## About this exercise
From the listing below, return each line that includes "input".

━━━━━ Listed records ━━━━━

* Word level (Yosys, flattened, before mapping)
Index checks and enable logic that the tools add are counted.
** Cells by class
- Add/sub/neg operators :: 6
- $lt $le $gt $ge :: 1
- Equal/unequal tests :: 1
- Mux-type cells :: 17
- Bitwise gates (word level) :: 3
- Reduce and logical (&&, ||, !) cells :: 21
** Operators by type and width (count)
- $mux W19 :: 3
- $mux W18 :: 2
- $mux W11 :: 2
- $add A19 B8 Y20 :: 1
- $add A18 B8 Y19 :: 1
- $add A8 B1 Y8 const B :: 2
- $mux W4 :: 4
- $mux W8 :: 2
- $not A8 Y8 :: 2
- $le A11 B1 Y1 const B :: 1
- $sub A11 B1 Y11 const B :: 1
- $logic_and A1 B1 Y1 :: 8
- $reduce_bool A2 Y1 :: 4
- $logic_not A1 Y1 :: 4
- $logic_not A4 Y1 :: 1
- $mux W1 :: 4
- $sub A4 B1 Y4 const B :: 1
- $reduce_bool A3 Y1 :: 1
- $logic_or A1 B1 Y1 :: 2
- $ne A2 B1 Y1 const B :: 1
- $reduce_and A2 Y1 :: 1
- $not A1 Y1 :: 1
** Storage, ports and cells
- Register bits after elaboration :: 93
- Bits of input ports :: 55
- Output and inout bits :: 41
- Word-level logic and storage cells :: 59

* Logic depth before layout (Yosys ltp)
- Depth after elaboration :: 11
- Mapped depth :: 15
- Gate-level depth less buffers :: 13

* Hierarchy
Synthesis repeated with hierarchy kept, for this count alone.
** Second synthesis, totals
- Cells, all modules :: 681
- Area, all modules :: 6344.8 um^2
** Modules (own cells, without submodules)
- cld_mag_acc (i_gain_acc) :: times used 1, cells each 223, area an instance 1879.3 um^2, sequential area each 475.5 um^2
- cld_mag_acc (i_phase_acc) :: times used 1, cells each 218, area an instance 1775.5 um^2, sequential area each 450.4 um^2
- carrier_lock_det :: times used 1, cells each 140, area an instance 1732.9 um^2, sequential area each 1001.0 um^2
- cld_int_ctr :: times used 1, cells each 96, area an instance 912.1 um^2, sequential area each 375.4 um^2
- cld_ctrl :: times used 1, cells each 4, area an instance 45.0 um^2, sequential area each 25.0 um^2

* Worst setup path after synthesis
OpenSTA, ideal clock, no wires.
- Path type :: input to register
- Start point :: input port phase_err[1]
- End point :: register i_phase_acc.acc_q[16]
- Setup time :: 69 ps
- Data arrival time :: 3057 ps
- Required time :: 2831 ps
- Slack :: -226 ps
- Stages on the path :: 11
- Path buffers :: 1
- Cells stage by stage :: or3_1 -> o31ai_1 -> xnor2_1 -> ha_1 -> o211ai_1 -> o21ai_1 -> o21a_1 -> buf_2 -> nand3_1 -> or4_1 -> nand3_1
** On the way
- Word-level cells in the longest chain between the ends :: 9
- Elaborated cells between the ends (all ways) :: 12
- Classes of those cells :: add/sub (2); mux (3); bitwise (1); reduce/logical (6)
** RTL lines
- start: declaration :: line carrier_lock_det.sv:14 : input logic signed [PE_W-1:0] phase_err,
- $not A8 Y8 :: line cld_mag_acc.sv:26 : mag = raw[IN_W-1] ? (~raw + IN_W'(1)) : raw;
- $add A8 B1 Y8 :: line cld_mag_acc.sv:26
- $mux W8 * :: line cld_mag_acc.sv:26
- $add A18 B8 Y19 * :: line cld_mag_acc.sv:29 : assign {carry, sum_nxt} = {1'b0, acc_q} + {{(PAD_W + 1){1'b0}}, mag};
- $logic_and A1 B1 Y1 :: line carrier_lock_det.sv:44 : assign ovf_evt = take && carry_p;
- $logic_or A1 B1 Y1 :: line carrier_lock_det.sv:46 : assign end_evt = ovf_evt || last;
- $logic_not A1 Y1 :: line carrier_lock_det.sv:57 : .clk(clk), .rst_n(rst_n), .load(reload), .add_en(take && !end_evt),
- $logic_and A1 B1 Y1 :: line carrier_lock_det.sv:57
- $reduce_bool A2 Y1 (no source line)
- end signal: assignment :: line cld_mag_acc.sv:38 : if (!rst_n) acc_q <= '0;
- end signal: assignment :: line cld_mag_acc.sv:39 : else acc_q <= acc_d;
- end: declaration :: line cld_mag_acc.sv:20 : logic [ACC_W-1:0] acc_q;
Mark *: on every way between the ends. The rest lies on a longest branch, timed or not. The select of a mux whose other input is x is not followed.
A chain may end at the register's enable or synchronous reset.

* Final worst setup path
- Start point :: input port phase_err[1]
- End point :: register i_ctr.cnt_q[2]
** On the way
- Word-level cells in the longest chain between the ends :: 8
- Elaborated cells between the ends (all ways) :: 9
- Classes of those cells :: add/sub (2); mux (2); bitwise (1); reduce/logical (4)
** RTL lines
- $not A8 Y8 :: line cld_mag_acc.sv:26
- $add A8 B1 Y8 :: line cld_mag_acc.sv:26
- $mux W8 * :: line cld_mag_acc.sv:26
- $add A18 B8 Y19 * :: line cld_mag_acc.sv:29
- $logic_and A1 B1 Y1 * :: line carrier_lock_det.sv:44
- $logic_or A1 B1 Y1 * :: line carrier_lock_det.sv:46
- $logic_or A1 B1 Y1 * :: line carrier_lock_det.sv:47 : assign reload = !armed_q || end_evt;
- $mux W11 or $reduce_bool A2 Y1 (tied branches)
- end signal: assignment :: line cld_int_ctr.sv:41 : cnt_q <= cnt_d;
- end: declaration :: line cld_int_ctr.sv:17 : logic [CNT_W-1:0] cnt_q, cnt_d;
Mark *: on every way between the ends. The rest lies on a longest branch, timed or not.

━━━━━

## Response for this exercise
- Bits of input ports :: 55
- Path type :: input to register
- Start point :: input port phase_err[1]
- start: declaration :: line carrier_lock_det.sv:14 : input logic signed [PE_W-1:0] phase_err,
Mark *: on every way between the ends. The rest lies on a longest branch, timed or not. The select of a mux whose other input is x is not followed.
- Start point :: input port phase_err[1]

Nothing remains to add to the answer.